Yvonne Balding ( Barr; 11 March 1932 – 13 February 2016) was an Irish-born virologist who co-discovered the Epstein–Barr virus in 1964.

Education and career
Barr was born in Ireland and graduated with honours in zoology from Trinity College, Dublin. Following her graduation Barr held several posts at veterinary and medical research laboratories in the UK and Canada. In 1963 Barr was the first of two research assistants employed by the English pathologist and virologist Michael Anthony Epstein, who had received a research grant from the National Institutes of Health (NIH).

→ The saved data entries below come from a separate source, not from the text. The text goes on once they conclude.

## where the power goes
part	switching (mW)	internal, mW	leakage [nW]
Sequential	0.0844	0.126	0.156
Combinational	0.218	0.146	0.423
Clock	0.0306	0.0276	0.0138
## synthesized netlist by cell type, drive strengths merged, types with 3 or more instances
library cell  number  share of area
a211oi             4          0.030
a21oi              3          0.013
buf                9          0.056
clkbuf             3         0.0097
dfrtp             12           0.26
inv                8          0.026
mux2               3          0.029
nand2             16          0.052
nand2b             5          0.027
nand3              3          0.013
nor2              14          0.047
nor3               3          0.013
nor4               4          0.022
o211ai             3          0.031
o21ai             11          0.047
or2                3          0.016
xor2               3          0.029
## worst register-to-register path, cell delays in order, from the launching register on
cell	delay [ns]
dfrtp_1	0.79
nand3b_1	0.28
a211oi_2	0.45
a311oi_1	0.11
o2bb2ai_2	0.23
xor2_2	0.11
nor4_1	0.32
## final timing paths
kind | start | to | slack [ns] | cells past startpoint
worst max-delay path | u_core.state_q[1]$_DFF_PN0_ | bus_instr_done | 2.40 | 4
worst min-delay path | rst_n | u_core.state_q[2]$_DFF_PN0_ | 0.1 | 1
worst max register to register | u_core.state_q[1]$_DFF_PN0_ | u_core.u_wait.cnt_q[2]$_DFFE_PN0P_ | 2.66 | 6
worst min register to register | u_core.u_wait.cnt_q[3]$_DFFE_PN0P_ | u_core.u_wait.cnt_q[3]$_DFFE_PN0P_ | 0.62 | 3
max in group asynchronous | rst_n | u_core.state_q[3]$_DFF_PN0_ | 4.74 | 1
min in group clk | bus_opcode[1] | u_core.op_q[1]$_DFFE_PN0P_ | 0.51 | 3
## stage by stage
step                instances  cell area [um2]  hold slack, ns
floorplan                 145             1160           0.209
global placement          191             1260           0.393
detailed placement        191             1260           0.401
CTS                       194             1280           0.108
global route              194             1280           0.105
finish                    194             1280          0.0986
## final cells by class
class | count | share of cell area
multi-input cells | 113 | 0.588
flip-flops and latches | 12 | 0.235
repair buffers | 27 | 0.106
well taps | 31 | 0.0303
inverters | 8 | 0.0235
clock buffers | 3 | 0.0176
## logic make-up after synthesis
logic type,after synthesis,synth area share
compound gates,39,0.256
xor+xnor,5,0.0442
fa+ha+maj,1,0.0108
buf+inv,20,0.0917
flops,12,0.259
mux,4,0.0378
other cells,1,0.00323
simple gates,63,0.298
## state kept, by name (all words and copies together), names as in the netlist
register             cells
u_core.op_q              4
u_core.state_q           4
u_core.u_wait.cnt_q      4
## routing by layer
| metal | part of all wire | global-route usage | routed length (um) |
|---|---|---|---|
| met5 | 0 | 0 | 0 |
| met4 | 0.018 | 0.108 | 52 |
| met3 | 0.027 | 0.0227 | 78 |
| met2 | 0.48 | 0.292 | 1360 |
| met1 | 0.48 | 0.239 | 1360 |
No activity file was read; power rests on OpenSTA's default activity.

Barr, along with her research supervisor Epstein, discovered the Epstein–Barr virus (EBV) during her PhD studies in 1964 at Middlesex Hospital. Prior to determining specifics about EBV, Epstein, Barr, and Bert Achong published their preliminary research in The Lancet. Barr was instrumental in the discovery of the Epstein-Barr virus, also called human herpesvirus 4, by preparing the samples used for experimentation.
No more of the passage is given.